YOUR TASK => From the entries below, return every line that includes the word "element".

(Excerpts from a dataset)
┌──

## config.mk

```make
export PLATFORM = sky130hd
export DESIGN_NAME = fsm_1
export DESIGN_NICKNAME = d
export VERILOG_FILES = /design/src/rtl/fsm_pkg.sv /design/src/rtl/varint_acc.sv /design/src/rtl/fsm_1.sv
export SDC_FILE = /design/constraint.sdc
export NUM_CORES = 1
export LEC_CHECK = 0
export ABC_AREA = 1
export CORE_MARGIN = 2
export CORE_UTILIZATION = 23
export CTS_CLUSTER_DIAMETER = 60
export DETAILED_ROUTE_END_ITERATION = 8
export DONT_BUFFER_PORTS = 1
export SYNTH_ARGS = -nofsm -noshare
export SYNTH_HDL_FRONTEND = slang
export SYNTH_SLANG_ARGS = --single-unit
```

## constraint.sdc

```tcl
create_clock -name clk -period 4.44 [get_ports clk]
set_input_delay 0.222 -clock clk [delete_from_list [all_inputs] [get_ports clk]]
set_output_delay 0.222 -clock clk [all_outputs]
set_load 0.05 [all_outputs]
```

## src/rtl/fsm_pkg.sv

```systemverilog
// Shared definitions for the protobuf field splitter.
// Holds wire-type codes, parser state encoding and datapath widths.
package fsm_pkg;

  localparam int unsigned IDX_W            = 10;
  localparam int unsigned MAX_VARINT_BYTES = 10;
  localparam int unsigned MAX_LEN_BYTES    = 3;
  localparam int unsigned MAX_TAG_BYTES    = 5;
  localparam int unsigned LEN_W            = 21;
  localparam int unsigned CNT_W            = 4;
  localparam int unsigned WT_W             = 3;

  localparam logic [WT_W-1:0] WT_VARINT  = 3'd0;
  localparam logic [WT_W-1:0] WT_FIXED64 = 3'd1;
  localparam logic [WT_W-1:0] WT_LEN     = 3'd2;
  localparam logic [WT_W-1:0] WT_FIXED32 = 3'd5;

  typedef enum logic [2:0] {
    S_TAG    = 3'd0,
    S_VARINT = 3'd1,
    S_LEN    = 3'd2,
    S_RAW    = 3'd3,
    S_NOT_V  = 3'd4,
    S_NOT_R  = 3'd5,
    S_ERR    = 3'd6
  } state_e;

endpackage

```

## src/rtl/varint_acc.sv

```systemverilog
// Little-endian 7-bit group accumulator with byte counter and overflow flag.
// Ports: clr_i restarts, en_i consumes grp_i; acc_nxt_c is the value including
// the current group, cnt_o the bytes already consumed, ovf_c flags that the
// current byte would exceed limit_i.
module varint_acc
  import fsm_pkg::*;
(
  input  logic             clk,
  input  logic             reset,
  input  logic             clr_i,
  input  logic             en_i,
  input  logic [6:0]       grp_i,
  input  logic [CNT_W-1:0] limit_i,
  output logic [LEN_W-1:0] acc_nxt_c,
  output logic [CNT_W-1:0] cnt_o,
  output logic             ovf_c
);

  logic [LEN_W-1:0] acc_q;
  logic [CNT_W-1:0] cnt_q;

  // Groups landing beyond the accumulator width shift out and are dropped
  assign acc_nxt_c = acc_q | (LEN_W'(grp_i) << (32'(cnt_q) * 32'd7));
  assign ovf_c     = (cnt_q >= limit_i);
  assign cnt_o     = cnt_q;

  always_ff @(posedge clk or negedge reset) begin
    if (!reset) begin
      acc_q <= '0;
      cnt_q <= '0;
    end else if (clr_i) begin
      acc_q <= '0;
      cnt_q <= '0;
    end else if (en_i) begin
      acc_q <= acc_nxt_c;
      cnt_q <= cnt_q + CNT_W'(1);
    end
  end

endmodule

```

## src/rtl/fsm_1.sv

```systemverilog
// Protobuf input-side field splitter: parses field keys, routes varint payload
// bytes to the varint FIFO and length-delimited payload to the raw FIFO, each
// stamped with a field index, and announces every completed field.
// Ports: in_fifo_* show-ahead byte source; varint_in_* / raw_data_in_* FIFO
// write sides; *_data_valid / *_data_accepted completion handshakes;
// msg_clr aborts and clears; parse_error is a sticky malformed-input flag.
// Build option: FSM_1_FIXED_WIRE_EN routes wire types 1 (8 bytes) and
// 5 (4 bytes) to the raw FIFO; otherwise they are parse errors.
module fsm_1
  import fsm_pkg::*;
(
  input  logic             clk,
  input  logic             reset,
  input  logic             msg_clr,
  input  logic             in_fifo_empty,
  input  logic [7:0]       in_fifo_q,
  output logic             in_fifo_pop,
  input  logic             varint_in_fifo_full,
  output logic             varint_in_fifo_clr,
  output logic             varint_in_fifo_push,
  output logic [7:0]       varint_in_fifo_data,
  output logic [IDX_W-1:0] varint_in_index_data,
  input  logic             raw_data_in_fifo_full,
  output logic             raw_data_in_fifo_clr,
  output logic             raw_data_in_fifo_push,
  output logic [7:0]       raw_data_in_fifo_data,
  output logic [IDX_W-1:0] raw_data_in_index_data,
  output logic             varint_data_valid,
  output logic             raw_data_valid,
  input  logic             varint_data_accepted,
  input  logic             raw_data_accepted,
  output logic             parse_error
);

  state_e           state_q, state_d;
  logic [IDX_W-1:0] idx_q, idx_d;
  logic [WT_W-1:0]  wt_q, wt_d;
  logic [LEN_W-1:0] rem_q, rem_d;
  logic             vv_q, vv_d, rv_q, rv_d, perr_q, perr_d, clr_q;

  logic             pop_c, vpush_c, rpush_c, acc_en_c, acc_clr_c, acc_ovf;
  logic [CNT_W-1:0] limit_c, acc_cnt;
  logic [LEN_W-1:0] acc_nxt;
  logic [WT_W-1:0]  wt_eff_c;

  varint_acc u_acc (
    .clk       (clk),
    .reset     (reset),
    .clr_i     (acc_clr_c),
    .en_i      (acc_en_c),
    .grp_i     (in_fifo_q[6:0]),
    .limit_i   (limit_c),
    .acc_nxt_c (acc_nxt),
    .cnt_o     (acc_cnt),
    .ovf_c     (acc_ovf)
  );

  // Wire type comes from the first key byte even when the key is one byte long
  assign wt_eff_c  = (acc_cnt == '0) ? in_fifo_q[WT_W-1:0] : wt_q;
  // Every state change restarts the accumulator
  assign acc_clr_c = msg_clr | (state_d != state_q);

  // Next-state, transfer and handshake logic
  always_comb begin
    state_d  = state_q;
    idx_d    = idx_q;
    wt_d     = wt_q;
    rem_d    = rem_q;
    vv_d     = vv_q;
    rv_d     = rv_q;
    pop_c    = 1'b0;
    vpush_c  = 1'b0;
    rpush_c  = 1'b0;
    acc_en_c = 1'b0;
    limit_c  = CNT_W'(MAX_TAG_BYTES);

    case (state_q)
      S_TAG: begin
        if (!in_fifo_empty) begin
          pop_c    = 1'b1;
          acc_en_c = 1'b1;
          if (acc_cnt == '0) wt_d = in_fifo_q[WT_W-1:0];
          if (acc_ovf) begin
            state_d = S_ERR;
          end else if (!in_fifo_q[7]) begin
            case (wt_eff_c)
              WT_VARINT: state_d = S_VARINT;
              WT_LEN:    state_d = S_LEN;
`ifdef FSM_1_FIXED_WIRE_EN
              WT_FIXED64: begin
                rem_d   = LEN_W'(8);
                state_d = S_RAW;
              end
              WT_FIXED32: begin
                rem_d   = LEN_W'(4);
                state_d = S_RAW;
              end
`else
              WT_FIXED64, WT_FIXED32: state_d = S_ERR;
`endif
              default:   state_d = S_ERR;
            endcase
          end
        end
      end
      S_VARINT: begin
        limit_c = CNT_W'(MAX_VARINT_BYTES);
        if (!in_fifo_empty && !varint_in_fifo_full) begin
          pop_c    = 1'b1;
          acc_en_c = 1'b1;
          if (acc_ovf) begin
            state_d = S_ERR;
          end else begin
            vpush_c = 1'b1;
            if (!in_fifo_q[7]) state_d = S_NOT_V;
          end
        end
      end
      S_LEN: begin
        limit_c = CNT_W'(MAX_LEN_BYTES);
        if (!in_fifo_empty) begin
          pop_c    = 1'b1;
          acc_en_c = 1'b1;
          if (acc_ovf) begin
            state_d = S_ERR;
          end else if (!in_fifo_q[7]) begin
            if (acc_nxt == '0) begin
              state_d = S_NOT_R;
            end else begin
              rem_d   = acc_nxt;
              state_d = S_RAW;
            end
          end
        end
      end
      S_RAW: begin
        if (!in_fifo_empty && !raw_data_in_fifo_full) begin
          pop_c   = 1'b1;
          rpush_c = 1'b1;
          rem_d   = rem_q - LEN_W'(1);
          if (rem_q == LEN_W'(1)) state_d = S_NOT_R;
        end
      end
      S_NOT_V: begin
        if (!vv_q) begin
          vv_d = 1'b1;
        end else if (varint_data_accepted) begin
          vv_d    = 1'b0;
          idx_d   = idx_q + IDX_W'(1);
          state_d = S_TAG;
        end
      end
      S_NOT_R: begin
        if (!rv_q) begin
          rv_d = 1'b1;
        end else if (raw_data_accepted) begin
          rv_d    = 1'b0;
          idx_d   = idx_q + IDX_W'(1);
          state_d = S_TAG;
        end
      end
      S_ERR: begin
      end
      default: state_d = S_TAG;
    endcase

    perr_d = perr_q | (state_d == S_ERR);

    if (msg_clr) begin
      state_d = S_TAG;
      idx_d   = '0;
      rem_d   = '0;
      vv_d    = 1'b0;
      rv_d    = 1'b0;
      perr_d  = 1'b0;
    end

    // No byte moves while clearing or while held in reset
    if (msg_clr || !reset) begin
      pop_c    = 1'b0;
      vpush_c  = 1'b0;
      rpush_c  = 1'b0;
      acc_en_c = 1'b0;
    end
  end

  // State and registered outputs
  always_ff @(posedge clk or negedge reset) begin
    if (!reset) begin
      state_q <= S_TAG;
      idx_q   <= '0;
      wt_q    <= '0;
      rem_q   <= '0;
      vv_q    <= 1'b0;
      rv_q    <= 1'b0;
      perr_q  <= 1'b0;
      clr_q   <= 1'b0;
    end else begin
      state_q <= state_d;
      idx_q   <= idx_d;
      wt_q    <= wt_d;
      rem_q   <= rem_d;
      vv_q    <= vv_d;
      rv_q    <= rv_d;
      perr_q  <= perr_d;
      clr_q   <= msg_clr;
    end
  end

  assign in_fifo_pop            = pop_c;
  assign varint_in_fifo_push    = vpush_c;
  assign raw_data_in_fifo_push  = rpush_c;
  assign varint_in_fifo_data    = in_fifo_q;
  assign raw_data_in_fifo_data  = in_fifo_q;
  assign varint_in_index_data   = idx_q;
  assign raw_data_in_index_data = idx_q;
  assign varint_in_fifo_clr     = clr_q;
  assign raw_data_in_fifo_clr   = clr_q;
  assign varint_data_valid      = vv_q;
  assign raw_data_valid         = rv_q;
  assign parse_error            = perr_q;

endmodule

```

After elaboration in Yosys (flattened, before gate mapping)
Index checks and enable logic that the tools add are counted.
{ "op_classes": {"muxes": 60, "n_addsub": 3, "order_cmp": 1, "reduce_logical": 20, "multipliers": 1, "bitwise_logic": 4, "eq_ne": 19, "n_shift": 1} }
{ "op_table": {"columns": ["op", "count"], "rows": [
  ["$mux 21", 8],
  ["$mux 3", 18],
  ["$mux 10", 5],
  ["$pmux 21 s2", 1],
  ["$ne 3x3->1 const B", 9],
  ["$eq 21x1->1 const B", 1],
  ["$logic_not 21->1", 1],
  ["$or 21x21->21", 1],
  ["$pmux 3 s7", 1],
  ["$shl 7x7->21", 1],
  ["$sub 21x1->21 const B", 1],
  ["$mux 1", 20],
  ["$pmux 10 s2", 1],
  ["$eq 3x3->1 const B", 4],
  ["$add 10x1->10 const B", 1],
  ["$eq 3x2->1 const B", 3],
  ["$mux 4", 2],
  ["$pmux 4 s2", 1],
  ["$mul 4x3->7 const B", 1],
  ["$logic_not 3->1", 2],
  ["$pmux 3 s2", 1],
  ["$reduce_and 6->1", 1],
  ["$reduce_bool 2->1", 3],
  ["$reduce_bool 3->1", 2],
  ["other kinds (15)", 20]
]} }
{ "totals": {"ff_bits": 66} }

Logic depth before layout (Yosys ltp)
{ "depth": {"depth_word": 13, "ltp_mapped": 21, "ltp_nobuf": 20} }

Modules after synthesis
From an unflattened synthesis, not the netlist that was laid out.
{ "hier_totals": {"cells_unflattened": 642, "area_unflattened_um2": 4594.4} }
{ "by_module_without_submodules": {"columns": ["mod", "area_each_um2", "cells_each", "n_inst"], "rows": [
  ["fsm_1", 3031.7, 452, 1],
  ["varint_acc", 1562.7, 190, 1]
]} }

Least setup slack after synthesis
OpenSTA, ideal clock, no wires.
{ "synth_path": {"kind": "reg2out", "start": "reg state_q[2]", "end": "out varint_in_fifo_push", "path_buffers": 0, "slack_ns": 1.691, "path_stages_with_launch": 11, "arrival_ns": 2.527, "required_ns": 4.218, "path_cell_list": "dfrtp_1 -> nor2_1 -> nand2_1 -> nand2_1 -> inv_1 -> ha_1 -> inv_1 -> o21bai_1 -> nand3_1 -> nand3_1 -> nor3_1"} }
{ "synth_between": {"elab_chain_cells": 7} }
{ "synth_lines": {"columns": ["element", "line", "source"], "rows": [
  ["from (decl)", "fsm_1.sv:35", "state_e state_q, state_d;"],
  ["from (signal assigned)", "fsm_1.sv:199", "state_q <= state_d;"],
  ["$eq 3x2->1 / $eq 3x1->1 (equally long branches)", "fsm_1.sv:77", "case (state_q)"],
  ["$pmux 4 s2", "fsm_1.sv:77", null],
  ["$ge 4x4->1", "varint_acc.sv:24", "assign ovf_c = (cnt_q >= limit_i);"],
  ["$mux 1", "fsm_1.sv:111", "if (acc_ovf) begin"],
  ["$mux 1", "fsm_1.sv:108", "if (!in_fifo_empty && !varint_in_fifo_full) begin"],
  ["$mux 1 (*)", "fsm_1.sv:77", null],
  ["$mux 1 (*)", "fsm_1.sv:179", "if (msg_clr || !reset) begin"],
  ["to (decl)", "fsm_1.sv:20", "output logic varint_in_fifo_push,"]
]} }
Mark *: on every way between the ends. The rest lies on a longest branch, timed or not.

Worst setup path in the final report
{ "layout_path": {"start": "reg state_q[2]", "end": "reg u_acc.cnt_q[2] (netlist: u_acc.cnt_o[2])"} }
{ "layout_between": {"elab_chain_cells": 10} }
{ "layout_lines": {"columns": ["element", "line", "source"], "rows": [
  ["$eq 3x2->1 / $eq 3x1->1 (equally long branches)", "fsm_1.sv:77", null],
  ["$pmux 4 s2", "fsm_1.sv:77", null],
  ["$ge 4x4->1", "varint_acc.sv:24", null],
  ["$mux 3, on equally long branches", "fsm_1.sv:124, fsm_1.sv:83, fsm_1.sv:111", null],
  ["$mux 3, on equally long branches", "fsm_1.sv:121, fsm_1.sv:79, fsm_1.sv:108", null],
  ["$pmux 3 s7", "fsm_1.sv:77", null],
  ["$mux 3", "fsm_1.sv:169", "if (msg_clr) begin"],
  ["$ne 3x3->1", "fsm_1.sv:61", "assign acc_clr_c = msg_clr | (state_d != state_q);"],
  ["$or 1x1->1", "fsm_1.sv:61", null],
  ["$mux 4 / $reduce_bool 2->1 (equally long branches)", null, null],
  ["to (signal assigned)", "varint_acc.sv:36", "cnt_q <= cnt_q + CNT_W'(1);"],
  ["to (decl)", "varint_acc.sv:20", "logic [CNT_W-1:0] cnt_q;"]
]} }
Several ways; a longest one is shown, not always the timed one.
A chain may end at the register's enable or synchronous reset.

└──

SOLUTION FOR THIS EXERCISE =>
{ "synth_lines": {"columns": ["element", "line", "source"], "rows": [
{ "layout_lines": {"columns": ["element", "line", "source"], "rows": [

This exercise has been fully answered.